══ RECORDS FOR THE EXERCISE

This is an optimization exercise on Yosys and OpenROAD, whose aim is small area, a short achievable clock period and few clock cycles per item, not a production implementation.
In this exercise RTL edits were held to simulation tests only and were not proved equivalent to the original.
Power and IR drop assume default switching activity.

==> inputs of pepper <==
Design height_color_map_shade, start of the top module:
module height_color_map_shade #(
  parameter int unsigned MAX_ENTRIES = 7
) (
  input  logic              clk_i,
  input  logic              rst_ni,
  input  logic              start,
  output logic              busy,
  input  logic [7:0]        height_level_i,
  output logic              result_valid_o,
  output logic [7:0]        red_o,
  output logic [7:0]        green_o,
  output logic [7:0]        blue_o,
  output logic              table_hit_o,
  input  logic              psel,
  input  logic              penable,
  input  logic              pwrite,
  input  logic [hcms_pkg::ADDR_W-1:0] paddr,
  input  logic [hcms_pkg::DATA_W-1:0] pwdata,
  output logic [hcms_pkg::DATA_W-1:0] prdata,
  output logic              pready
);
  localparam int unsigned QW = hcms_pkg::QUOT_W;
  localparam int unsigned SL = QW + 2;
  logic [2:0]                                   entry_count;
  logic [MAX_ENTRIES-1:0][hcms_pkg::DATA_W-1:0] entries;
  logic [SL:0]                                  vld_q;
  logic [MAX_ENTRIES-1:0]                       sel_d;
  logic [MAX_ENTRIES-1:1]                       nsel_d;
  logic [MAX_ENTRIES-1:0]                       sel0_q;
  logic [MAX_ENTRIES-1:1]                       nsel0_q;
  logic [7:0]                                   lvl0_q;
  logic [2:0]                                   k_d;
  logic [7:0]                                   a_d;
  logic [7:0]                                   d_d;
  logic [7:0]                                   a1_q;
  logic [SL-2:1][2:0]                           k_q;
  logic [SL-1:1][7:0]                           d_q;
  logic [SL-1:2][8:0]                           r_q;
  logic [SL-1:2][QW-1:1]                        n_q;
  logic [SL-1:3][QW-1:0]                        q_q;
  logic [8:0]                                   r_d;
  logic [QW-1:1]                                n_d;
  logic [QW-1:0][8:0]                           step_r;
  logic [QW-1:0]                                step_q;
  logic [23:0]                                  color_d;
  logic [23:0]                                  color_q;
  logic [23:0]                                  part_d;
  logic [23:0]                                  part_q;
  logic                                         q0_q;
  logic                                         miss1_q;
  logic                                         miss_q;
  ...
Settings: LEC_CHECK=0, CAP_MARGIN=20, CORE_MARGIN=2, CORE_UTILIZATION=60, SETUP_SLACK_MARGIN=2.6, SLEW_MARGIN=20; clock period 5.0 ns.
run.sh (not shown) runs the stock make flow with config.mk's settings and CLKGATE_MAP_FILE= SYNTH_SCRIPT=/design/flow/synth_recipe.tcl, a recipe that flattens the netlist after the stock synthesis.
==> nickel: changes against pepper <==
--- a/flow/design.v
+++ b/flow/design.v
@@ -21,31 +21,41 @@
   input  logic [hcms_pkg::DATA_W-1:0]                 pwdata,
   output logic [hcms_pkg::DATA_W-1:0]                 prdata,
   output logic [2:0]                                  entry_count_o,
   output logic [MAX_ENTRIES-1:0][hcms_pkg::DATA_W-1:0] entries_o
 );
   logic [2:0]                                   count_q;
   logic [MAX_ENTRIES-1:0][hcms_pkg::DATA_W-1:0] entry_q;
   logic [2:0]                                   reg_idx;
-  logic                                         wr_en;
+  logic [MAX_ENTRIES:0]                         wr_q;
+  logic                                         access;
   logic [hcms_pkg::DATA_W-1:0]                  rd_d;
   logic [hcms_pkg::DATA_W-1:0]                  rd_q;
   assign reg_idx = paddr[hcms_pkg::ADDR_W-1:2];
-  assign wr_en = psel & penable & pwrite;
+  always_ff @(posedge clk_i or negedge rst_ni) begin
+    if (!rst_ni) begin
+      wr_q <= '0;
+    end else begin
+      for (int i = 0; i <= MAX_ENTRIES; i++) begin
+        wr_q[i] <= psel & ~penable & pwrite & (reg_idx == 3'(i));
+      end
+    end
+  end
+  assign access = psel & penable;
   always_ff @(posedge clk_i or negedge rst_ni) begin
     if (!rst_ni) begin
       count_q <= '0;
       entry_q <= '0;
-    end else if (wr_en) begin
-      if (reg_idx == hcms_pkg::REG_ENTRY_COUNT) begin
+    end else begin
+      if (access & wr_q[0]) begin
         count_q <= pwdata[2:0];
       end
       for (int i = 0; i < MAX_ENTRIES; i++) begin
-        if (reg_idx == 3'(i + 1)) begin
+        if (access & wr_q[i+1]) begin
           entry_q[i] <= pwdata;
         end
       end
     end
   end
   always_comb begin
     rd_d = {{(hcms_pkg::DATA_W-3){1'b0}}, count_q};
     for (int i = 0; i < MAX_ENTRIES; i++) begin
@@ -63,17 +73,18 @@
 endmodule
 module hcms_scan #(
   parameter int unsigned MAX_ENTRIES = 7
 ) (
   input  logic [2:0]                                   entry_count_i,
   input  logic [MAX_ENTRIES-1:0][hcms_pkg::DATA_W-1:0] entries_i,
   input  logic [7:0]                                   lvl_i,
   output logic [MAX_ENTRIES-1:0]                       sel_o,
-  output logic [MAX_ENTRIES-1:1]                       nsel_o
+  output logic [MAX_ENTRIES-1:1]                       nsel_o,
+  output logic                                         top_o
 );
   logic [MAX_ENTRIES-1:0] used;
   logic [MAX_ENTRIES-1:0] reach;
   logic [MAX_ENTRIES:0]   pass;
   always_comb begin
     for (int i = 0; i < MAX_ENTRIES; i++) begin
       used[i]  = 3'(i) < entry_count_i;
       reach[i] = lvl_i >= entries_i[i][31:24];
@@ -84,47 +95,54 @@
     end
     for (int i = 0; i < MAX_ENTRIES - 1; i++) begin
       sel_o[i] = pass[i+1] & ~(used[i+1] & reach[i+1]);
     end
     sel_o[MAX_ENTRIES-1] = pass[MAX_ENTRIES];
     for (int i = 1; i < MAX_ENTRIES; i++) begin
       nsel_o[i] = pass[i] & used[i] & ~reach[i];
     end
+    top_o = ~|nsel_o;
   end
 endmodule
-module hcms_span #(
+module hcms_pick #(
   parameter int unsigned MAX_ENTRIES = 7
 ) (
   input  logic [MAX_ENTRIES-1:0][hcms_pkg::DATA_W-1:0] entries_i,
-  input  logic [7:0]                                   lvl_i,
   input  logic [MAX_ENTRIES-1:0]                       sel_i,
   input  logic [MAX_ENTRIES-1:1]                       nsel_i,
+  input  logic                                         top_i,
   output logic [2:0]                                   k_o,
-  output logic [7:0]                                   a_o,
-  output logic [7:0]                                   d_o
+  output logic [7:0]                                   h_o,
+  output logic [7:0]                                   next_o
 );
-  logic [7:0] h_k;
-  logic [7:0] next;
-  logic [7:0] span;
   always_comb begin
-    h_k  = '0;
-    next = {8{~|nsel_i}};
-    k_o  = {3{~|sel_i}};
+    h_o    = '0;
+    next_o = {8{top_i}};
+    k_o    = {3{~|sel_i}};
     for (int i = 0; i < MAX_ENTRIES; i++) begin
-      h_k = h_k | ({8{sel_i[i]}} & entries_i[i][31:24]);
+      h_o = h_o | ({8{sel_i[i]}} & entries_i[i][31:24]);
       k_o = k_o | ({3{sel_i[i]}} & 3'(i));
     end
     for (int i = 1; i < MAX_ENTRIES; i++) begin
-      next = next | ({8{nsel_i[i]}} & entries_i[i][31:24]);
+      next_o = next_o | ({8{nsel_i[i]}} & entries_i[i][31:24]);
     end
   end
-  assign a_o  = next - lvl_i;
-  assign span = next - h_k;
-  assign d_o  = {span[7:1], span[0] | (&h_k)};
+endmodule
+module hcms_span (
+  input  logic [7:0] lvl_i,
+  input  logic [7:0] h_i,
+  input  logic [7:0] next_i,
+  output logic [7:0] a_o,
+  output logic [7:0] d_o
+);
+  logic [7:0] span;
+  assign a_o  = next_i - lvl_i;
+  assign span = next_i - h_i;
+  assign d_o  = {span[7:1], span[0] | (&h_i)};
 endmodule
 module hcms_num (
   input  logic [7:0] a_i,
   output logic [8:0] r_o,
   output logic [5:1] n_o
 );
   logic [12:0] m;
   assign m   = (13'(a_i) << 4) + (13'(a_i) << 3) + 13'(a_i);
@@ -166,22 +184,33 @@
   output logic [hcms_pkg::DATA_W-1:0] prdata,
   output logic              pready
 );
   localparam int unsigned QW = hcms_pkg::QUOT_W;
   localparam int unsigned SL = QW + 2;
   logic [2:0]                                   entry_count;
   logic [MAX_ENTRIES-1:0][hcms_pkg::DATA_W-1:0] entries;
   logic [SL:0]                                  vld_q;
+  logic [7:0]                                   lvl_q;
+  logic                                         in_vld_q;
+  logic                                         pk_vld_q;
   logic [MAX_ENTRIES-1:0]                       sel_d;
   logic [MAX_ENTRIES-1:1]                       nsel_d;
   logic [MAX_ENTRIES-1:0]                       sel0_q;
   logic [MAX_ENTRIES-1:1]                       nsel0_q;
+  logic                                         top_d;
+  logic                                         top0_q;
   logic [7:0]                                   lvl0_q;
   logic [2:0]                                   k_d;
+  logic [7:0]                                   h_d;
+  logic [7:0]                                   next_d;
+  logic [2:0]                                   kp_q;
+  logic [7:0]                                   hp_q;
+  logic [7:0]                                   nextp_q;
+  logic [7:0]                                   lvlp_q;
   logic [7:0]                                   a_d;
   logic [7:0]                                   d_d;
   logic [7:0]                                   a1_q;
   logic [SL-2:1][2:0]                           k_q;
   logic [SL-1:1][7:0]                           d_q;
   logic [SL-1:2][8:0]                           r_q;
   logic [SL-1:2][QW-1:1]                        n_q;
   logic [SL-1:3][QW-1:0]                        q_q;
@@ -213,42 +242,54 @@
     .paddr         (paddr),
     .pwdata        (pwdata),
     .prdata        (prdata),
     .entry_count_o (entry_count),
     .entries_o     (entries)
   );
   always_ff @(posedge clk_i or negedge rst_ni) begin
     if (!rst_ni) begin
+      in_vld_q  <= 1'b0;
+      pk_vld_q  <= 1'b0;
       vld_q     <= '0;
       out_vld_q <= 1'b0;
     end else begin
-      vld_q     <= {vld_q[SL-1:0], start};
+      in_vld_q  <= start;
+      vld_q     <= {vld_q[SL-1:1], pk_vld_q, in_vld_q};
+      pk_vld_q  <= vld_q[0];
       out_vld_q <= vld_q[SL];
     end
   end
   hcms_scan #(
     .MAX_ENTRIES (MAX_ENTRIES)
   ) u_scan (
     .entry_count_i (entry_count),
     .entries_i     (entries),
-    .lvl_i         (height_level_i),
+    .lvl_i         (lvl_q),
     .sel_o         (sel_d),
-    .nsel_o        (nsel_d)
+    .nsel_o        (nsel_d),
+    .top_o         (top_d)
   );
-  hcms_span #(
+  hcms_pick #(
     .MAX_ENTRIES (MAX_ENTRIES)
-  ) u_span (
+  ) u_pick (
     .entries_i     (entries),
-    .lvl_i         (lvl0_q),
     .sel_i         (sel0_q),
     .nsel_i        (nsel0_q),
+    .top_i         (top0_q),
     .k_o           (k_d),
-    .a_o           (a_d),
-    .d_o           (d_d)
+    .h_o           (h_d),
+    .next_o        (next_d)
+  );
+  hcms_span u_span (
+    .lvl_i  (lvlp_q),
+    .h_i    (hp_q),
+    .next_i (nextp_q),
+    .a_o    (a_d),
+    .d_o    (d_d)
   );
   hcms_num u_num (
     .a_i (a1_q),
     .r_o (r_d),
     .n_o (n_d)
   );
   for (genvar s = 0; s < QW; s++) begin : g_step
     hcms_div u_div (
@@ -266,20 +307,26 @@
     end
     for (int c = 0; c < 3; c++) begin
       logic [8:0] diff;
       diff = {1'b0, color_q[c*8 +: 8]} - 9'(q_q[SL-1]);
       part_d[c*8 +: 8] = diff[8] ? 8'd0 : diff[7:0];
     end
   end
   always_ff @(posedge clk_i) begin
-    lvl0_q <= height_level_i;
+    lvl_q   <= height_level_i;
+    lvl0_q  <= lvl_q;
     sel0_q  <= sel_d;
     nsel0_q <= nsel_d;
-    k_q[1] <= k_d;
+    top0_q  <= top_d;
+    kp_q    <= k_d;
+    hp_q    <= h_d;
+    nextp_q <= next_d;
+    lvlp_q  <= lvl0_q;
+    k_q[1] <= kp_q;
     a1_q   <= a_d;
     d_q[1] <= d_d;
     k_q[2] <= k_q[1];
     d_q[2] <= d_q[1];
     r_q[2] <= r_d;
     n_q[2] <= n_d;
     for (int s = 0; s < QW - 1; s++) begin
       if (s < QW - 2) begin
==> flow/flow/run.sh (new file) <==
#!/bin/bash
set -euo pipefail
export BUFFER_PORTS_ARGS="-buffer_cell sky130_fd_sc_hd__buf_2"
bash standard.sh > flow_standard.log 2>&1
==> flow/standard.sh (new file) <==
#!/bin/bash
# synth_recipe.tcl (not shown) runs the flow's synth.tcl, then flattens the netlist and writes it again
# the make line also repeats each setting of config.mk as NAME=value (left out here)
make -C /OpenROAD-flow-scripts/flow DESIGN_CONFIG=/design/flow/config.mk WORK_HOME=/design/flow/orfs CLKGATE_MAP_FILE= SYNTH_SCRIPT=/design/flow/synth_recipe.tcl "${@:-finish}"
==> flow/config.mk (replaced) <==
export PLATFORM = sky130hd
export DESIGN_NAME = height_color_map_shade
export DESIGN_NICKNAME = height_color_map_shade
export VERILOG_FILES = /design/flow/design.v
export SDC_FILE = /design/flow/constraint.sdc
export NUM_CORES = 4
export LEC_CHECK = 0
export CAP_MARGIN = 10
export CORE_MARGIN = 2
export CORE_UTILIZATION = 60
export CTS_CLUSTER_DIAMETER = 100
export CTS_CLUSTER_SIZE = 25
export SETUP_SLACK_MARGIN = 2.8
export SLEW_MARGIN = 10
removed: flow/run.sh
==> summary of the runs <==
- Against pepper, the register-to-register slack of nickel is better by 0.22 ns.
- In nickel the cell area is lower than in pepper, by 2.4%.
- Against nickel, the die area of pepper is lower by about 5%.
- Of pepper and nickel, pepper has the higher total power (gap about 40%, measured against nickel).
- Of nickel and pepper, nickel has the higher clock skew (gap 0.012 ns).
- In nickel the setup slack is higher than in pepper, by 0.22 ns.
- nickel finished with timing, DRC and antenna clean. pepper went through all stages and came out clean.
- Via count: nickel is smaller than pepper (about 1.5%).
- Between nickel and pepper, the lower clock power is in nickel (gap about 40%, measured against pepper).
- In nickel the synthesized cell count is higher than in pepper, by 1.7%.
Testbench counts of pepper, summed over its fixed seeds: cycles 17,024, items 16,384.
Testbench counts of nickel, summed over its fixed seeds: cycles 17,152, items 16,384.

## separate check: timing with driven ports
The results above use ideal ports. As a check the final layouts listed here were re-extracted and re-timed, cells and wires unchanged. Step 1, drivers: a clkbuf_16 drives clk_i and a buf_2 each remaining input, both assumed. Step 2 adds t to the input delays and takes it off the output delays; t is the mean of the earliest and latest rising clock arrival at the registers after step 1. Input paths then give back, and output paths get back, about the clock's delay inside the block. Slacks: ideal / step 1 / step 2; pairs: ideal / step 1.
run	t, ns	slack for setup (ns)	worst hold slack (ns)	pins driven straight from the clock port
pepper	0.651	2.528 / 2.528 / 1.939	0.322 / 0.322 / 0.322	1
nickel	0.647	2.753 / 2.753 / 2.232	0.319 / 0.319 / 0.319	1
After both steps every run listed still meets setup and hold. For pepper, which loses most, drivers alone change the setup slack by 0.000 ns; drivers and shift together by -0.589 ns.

════

All lines from the one that contains "Testbench counts of pepper, summed" through the end of the listing above should be copied exactly, with nothing else.

**EXERCISE RESPONSE**.
Testbench counts of pepper, summed over its fixed seeds: cycles 17,024, items 16,384.
Testbench counts of nickel, summed over its fixed seeds: cycles 17,152, items 16,384.

## separate check: timing with driven ports
The results above use ideal ports. As a check the final layouts listed here were re-extracted and re-timed, cells and wires unchanged. Step 1, drivers: a clkbuf_16 drives clk_i and a buf_2 each remaining input, both assumed. Step 2 adds t to the input delays and takes it off the output delays; t is the mean of the earliest and latest rising clock arrival at the registers after step 1. Input paths then give back, and output paths get back, about the clock's delay inside the block. Slacks: ideal / step 1 / step 2; pairs: ideal / step 1.
run	t, ns	slack for setup (ns)	worst hold slack (ns)	pins driven straight from the clock port
pepper	0.651	2.528 / 2.528 / 1.939	0.322 / 0.322 / 0.322	1
nickel	0.647	2.753 / 2.753 / 2.232	0.319 / 0.319 / 0.319	1
After both steps every run listed still meets setup and hold. For pepper, which loses most, drivers alone change the setup slack by 0.000 ns; drivers and shift together by -0.589 ns.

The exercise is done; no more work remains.